* Exercise
Using the records below, quote only the span that opens with the line containing "Memory sizes are" and closes with the line containing "shift-type cells ........................ 0", exactly and inclusively.

_ _ _ _ _

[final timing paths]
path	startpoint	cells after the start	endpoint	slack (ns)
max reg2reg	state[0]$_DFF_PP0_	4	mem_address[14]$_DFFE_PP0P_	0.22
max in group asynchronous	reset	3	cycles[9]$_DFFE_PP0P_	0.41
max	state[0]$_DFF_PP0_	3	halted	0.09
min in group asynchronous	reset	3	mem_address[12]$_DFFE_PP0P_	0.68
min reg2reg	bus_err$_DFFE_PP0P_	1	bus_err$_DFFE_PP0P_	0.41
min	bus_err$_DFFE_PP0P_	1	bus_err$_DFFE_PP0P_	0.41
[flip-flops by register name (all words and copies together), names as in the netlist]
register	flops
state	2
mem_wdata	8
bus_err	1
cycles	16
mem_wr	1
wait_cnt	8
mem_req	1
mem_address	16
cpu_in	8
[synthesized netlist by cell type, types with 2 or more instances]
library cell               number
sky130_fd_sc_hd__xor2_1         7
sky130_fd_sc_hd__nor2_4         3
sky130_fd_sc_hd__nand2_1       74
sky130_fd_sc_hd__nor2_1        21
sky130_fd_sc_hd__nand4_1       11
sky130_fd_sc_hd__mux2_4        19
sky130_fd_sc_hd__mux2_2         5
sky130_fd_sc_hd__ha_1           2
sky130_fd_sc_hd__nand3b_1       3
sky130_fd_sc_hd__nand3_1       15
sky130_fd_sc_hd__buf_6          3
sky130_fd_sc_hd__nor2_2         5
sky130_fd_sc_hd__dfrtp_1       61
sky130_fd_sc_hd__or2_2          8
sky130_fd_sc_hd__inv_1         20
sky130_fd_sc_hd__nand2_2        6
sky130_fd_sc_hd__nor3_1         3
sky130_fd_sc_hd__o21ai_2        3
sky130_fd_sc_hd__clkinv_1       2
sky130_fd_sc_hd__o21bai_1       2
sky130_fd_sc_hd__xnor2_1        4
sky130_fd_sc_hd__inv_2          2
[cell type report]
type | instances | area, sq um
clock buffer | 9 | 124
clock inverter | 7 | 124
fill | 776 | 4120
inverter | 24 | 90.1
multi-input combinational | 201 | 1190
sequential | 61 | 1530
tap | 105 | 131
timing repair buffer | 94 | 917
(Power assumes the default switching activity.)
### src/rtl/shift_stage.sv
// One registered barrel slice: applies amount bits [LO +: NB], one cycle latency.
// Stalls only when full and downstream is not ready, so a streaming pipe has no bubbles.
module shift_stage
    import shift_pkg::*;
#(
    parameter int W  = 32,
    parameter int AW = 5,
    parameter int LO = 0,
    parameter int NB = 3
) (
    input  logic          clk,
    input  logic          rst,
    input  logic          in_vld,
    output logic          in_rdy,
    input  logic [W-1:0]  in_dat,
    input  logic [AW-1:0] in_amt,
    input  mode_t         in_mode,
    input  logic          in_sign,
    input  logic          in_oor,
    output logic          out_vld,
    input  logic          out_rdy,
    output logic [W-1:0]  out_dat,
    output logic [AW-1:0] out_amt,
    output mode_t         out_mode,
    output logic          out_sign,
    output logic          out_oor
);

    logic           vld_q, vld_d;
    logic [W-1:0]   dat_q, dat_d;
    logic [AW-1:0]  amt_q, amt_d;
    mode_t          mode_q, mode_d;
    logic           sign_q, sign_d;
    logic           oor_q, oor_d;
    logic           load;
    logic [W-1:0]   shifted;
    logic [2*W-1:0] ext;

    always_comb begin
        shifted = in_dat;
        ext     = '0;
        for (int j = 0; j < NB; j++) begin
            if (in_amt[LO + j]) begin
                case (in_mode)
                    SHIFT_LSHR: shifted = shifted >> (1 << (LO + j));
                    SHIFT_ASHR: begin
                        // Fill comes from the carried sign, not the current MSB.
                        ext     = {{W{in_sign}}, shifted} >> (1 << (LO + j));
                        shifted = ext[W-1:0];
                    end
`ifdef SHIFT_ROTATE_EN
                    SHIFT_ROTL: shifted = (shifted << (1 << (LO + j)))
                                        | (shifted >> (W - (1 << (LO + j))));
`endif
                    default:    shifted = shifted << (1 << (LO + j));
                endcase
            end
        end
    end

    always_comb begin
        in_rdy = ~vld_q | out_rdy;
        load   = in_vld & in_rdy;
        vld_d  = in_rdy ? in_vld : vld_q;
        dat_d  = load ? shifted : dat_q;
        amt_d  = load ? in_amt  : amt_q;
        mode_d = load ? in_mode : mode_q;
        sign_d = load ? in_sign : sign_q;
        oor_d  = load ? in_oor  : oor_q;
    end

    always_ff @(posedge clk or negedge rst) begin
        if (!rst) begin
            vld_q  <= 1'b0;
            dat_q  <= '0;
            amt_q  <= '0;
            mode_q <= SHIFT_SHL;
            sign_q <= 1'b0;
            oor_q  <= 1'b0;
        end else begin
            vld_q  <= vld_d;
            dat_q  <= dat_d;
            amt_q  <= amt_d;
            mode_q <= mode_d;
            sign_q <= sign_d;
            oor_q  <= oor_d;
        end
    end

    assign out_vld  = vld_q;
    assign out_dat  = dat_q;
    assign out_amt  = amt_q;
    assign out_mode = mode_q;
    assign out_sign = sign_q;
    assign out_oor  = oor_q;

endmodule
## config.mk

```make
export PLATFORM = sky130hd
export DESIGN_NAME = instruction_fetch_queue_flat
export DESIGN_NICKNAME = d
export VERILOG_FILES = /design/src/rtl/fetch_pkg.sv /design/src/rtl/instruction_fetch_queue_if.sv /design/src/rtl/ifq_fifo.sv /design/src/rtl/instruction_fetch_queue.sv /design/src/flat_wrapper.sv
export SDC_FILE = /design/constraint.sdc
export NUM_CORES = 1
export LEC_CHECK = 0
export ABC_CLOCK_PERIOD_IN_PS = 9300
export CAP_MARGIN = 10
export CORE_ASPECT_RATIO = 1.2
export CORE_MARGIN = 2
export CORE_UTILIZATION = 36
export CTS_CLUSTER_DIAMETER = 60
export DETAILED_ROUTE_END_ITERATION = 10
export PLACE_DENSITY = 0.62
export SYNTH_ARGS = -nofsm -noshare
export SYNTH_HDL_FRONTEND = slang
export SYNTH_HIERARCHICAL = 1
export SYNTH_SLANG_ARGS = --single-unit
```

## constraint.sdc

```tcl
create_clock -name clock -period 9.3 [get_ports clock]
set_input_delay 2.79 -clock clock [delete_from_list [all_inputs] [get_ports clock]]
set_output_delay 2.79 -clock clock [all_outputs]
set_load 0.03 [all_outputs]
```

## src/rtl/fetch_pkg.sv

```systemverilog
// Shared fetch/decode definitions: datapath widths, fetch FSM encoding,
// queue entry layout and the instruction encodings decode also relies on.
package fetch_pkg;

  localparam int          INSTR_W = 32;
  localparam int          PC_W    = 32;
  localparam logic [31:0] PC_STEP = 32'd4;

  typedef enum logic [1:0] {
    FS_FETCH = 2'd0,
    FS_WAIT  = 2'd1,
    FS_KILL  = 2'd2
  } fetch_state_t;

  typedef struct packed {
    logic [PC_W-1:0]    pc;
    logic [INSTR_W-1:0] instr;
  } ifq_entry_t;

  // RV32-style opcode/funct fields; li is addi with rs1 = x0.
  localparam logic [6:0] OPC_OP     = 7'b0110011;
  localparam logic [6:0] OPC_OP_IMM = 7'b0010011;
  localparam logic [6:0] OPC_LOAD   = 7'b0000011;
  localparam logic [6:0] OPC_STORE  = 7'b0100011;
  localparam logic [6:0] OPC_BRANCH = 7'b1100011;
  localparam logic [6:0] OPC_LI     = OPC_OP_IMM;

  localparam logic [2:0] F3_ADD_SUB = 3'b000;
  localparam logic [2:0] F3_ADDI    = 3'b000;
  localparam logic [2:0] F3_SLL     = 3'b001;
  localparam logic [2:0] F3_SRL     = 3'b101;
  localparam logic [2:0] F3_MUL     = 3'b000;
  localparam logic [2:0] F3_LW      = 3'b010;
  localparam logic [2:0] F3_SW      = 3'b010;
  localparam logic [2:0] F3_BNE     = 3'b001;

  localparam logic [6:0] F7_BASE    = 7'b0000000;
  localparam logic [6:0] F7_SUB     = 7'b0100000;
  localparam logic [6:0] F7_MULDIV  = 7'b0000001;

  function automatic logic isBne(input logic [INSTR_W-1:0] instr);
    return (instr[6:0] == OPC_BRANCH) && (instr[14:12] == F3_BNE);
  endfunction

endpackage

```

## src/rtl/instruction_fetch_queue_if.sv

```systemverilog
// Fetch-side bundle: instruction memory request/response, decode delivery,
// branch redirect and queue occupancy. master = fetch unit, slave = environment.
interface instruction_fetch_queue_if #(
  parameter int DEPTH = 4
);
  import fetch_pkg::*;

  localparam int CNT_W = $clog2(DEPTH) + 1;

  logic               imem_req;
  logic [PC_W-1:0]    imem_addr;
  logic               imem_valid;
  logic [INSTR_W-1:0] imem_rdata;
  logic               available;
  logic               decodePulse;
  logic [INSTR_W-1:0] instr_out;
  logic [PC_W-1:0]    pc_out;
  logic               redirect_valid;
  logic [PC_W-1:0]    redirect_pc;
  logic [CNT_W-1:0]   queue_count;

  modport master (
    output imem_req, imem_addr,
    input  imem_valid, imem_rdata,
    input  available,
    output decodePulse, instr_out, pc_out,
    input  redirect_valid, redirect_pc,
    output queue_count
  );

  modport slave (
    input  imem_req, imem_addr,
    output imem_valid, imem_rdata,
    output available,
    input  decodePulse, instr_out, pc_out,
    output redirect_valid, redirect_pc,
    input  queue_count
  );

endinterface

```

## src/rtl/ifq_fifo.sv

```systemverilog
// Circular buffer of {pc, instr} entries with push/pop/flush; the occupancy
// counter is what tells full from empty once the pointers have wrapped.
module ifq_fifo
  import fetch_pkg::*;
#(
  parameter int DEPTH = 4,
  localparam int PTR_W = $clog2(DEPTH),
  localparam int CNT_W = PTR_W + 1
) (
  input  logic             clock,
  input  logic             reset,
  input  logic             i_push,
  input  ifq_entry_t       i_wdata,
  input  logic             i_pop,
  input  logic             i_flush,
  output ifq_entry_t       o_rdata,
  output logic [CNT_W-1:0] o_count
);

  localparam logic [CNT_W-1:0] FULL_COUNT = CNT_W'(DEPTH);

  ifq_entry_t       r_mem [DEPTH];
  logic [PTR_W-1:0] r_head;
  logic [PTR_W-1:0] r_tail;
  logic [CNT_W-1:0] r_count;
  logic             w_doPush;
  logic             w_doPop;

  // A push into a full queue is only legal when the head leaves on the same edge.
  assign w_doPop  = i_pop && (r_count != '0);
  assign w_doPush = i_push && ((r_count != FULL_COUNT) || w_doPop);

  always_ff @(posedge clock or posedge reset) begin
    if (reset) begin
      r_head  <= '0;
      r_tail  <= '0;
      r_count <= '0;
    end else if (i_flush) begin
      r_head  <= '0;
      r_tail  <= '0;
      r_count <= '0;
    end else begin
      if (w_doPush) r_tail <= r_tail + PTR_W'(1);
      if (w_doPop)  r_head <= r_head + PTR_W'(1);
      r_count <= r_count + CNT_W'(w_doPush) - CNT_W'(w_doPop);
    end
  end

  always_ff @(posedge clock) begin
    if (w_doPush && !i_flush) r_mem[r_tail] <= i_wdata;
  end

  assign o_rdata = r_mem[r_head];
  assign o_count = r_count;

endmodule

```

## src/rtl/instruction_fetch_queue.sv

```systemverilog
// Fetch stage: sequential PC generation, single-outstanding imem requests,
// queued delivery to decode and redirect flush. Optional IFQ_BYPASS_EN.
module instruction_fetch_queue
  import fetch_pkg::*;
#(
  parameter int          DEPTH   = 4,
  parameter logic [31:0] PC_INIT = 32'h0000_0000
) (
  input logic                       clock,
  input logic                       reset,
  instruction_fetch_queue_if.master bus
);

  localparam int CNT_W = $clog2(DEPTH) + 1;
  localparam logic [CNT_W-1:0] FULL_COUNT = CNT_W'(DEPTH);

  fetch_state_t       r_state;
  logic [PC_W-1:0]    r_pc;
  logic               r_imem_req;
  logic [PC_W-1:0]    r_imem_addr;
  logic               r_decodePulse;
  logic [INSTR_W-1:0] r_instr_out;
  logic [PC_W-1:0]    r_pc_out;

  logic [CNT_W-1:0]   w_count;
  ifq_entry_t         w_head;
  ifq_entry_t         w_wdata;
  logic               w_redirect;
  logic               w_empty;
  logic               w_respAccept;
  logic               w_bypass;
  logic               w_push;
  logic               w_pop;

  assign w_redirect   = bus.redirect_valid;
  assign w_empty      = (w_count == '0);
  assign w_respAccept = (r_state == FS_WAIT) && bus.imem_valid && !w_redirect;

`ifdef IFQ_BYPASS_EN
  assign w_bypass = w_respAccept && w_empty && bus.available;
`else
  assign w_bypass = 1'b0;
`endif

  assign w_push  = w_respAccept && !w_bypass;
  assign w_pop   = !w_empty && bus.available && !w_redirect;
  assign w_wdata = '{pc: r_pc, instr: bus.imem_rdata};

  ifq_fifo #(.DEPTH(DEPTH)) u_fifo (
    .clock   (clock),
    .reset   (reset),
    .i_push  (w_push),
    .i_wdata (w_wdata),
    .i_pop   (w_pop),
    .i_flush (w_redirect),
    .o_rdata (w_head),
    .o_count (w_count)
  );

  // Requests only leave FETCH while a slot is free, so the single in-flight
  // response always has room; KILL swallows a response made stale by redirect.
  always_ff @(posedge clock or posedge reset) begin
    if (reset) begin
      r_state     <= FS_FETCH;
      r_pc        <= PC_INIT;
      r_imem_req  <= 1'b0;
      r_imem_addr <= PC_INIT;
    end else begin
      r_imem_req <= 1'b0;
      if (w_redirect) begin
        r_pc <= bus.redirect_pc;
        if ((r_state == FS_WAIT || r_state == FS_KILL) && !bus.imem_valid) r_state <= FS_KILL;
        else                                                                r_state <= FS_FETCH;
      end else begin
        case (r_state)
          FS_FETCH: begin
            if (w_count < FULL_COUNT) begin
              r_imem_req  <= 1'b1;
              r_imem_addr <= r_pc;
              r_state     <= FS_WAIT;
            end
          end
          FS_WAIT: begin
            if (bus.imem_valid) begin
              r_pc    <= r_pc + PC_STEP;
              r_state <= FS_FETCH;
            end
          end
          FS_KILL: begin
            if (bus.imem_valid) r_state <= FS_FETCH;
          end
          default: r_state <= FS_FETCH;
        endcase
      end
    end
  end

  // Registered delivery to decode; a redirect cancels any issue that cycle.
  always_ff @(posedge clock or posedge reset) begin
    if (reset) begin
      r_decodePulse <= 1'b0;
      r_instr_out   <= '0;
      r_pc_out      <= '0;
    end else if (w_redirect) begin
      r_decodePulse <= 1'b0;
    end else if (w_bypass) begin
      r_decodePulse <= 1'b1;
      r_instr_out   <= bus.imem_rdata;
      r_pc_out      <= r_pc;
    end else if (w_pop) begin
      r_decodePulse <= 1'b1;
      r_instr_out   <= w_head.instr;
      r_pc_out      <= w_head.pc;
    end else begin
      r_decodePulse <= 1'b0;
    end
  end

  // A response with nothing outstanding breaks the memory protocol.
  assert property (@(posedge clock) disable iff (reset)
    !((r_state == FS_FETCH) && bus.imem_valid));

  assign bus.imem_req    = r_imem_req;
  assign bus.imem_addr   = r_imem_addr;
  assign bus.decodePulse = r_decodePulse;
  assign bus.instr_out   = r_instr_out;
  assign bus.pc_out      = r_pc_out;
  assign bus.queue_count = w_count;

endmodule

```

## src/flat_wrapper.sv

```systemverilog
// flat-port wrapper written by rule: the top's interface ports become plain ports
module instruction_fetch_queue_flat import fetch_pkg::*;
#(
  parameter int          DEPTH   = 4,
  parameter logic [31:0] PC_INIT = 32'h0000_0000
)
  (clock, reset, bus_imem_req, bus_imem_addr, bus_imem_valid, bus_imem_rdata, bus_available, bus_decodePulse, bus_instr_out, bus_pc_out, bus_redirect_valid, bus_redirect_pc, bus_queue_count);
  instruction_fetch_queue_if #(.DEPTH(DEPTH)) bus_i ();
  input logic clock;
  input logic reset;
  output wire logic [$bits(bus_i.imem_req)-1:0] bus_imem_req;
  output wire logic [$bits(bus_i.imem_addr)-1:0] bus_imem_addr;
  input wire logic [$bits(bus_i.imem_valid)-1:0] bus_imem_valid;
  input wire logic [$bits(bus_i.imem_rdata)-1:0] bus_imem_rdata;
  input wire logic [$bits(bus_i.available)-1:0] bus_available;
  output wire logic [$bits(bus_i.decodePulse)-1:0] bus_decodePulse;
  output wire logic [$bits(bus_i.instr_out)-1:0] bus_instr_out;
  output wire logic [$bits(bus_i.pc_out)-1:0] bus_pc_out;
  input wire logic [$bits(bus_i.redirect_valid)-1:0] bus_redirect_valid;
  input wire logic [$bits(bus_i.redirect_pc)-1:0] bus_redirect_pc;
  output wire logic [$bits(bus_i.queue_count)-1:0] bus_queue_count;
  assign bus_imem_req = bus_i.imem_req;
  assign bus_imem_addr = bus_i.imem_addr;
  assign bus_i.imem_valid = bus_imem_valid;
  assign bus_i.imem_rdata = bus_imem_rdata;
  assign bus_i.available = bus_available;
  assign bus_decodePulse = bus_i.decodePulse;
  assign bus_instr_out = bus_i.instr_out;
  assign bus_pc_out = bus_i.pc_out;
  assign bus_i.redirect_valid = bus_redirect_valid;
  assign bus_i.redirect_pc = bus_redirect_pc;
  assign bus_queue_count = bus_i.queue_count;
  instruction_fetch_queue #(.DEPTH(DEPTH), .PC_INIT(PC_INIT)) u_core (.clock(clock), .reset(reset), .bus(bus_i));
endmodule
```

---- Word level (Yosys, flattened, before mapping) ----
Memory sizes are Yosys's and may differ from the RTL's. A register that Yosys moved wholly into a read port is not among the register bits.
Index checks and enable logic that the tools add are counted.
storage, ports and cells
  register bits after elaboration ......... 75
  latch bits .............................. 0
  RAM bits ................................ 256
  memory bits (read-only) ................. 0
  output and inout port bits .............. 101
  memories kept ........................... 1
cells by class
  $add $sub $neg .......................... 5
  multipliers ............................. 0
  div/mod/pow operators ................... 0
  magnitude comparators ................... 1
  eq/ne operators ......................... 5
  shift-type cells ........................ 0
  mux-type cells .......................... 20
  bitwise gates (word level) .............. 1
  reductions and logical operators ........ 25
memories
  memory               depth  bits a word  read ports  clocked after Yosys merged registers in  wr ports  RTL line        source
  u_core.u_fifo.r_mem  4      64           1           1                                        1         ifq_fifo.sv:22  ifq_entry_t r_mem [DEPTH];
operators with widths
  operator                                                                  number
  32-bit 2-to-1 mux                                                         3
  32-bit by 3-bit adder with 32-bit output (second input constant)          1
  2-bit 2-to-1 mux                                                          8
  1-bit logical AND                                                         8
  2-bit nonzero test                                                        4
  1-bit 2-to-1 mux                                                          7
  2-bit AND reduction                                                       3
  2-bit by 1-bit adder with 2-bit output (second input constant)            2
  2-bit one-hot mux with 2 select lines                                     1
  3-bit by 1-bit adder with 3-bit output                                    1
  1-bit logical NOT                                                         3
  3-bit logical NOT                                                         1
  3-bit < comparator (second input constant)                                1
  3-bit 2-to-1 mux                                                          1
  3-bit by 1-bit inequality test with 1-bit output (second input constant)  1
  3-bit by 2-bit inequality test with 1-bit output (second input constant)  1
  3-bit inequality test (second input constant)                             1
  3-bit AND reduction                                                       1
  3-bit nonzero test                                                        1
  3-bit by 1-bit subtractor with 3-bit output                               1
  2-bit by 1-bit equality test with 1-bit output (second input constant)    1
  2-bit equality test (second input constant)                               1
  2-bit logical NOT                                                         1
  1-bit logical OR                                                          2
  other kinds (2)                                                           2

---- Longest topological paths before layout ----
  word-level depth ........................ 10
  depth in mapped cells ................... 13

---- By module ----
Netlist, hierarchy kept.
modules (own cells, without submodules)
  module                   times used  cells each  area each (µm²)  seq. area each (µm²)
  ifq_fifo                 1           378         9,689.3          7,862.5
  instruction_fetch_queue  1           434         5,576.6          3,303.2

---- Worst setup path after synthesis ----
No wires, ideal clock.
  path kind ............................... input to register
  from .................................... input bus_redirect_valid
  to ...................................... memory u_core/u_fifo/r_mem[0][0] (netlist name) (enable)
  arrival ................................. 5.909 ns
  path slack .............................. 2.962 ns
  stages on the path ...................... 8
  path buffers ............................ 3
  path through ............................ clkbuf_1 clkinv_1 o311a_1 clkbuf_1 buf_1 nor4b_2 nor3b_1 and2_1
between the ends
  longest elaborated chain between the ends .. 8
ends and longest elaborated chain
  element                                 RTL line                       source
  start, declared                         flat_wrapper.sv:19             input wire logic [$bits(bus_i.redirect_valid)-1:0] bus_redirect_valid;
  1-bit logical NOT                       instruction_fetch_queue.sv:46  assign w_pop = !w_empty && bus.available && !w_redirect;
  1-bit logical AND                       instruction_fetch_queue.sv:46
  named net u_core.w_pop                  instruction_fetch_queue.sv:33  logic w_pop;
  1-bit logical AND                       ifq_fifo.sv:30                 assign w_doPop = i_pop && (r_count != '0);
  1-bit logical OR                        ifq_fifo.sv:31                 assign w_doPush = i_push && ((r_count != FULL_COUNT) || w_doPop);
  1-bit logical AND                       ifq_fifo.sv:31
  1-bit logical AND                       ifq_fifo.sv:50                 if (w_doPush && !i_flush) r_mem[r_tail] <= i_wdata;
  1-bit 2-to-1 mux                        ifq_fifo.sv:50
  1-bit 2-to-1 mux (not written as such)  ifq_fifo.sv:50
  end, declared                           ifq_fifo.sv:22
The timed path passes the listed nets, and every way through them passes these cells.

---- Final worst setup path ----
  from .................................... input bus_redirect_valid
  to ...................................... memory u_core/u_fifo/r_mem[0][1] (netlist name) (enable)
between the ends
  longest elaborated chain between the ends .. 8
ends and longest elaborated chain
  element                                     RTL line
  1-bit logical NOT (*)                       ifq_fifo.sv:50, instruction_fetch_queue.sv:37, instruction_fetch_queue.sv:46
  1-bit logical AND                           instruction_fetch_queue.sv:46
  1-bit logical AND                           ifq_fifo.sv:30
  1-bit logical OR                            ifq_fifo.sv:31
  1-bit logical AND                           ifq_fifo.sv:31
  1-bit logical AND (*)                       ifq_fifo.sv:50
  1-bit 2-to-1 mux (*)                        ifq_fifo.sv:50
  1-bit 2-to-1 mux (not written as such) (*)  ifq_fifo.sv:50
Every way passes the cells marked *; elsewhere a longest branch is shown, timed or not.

_ _ _ _ _

* Response
Memory sizes are Yosys's and may differ from the RTL's. A register that Yosys moved wholly into a read port is not among the register bits.
Index checks and enable logic that the tools add are counted.
storage, ports and cells
  register bits after elaboration ......... 75
  latch bits .............................. 0
  RAM bits ................................ 256
  memory bits (read-only) ................. 0
  output and inout port bits .............. 101
  memories kept ........................... 1
cells by class
  $add $sub $neg .......................... 5
  multipliers ............................. 0
  div/mod/pow operators ................... 0
  magnitude comparators ................... 1
  eq/ne operators ......................... 5
  shift-type cells ........................ 0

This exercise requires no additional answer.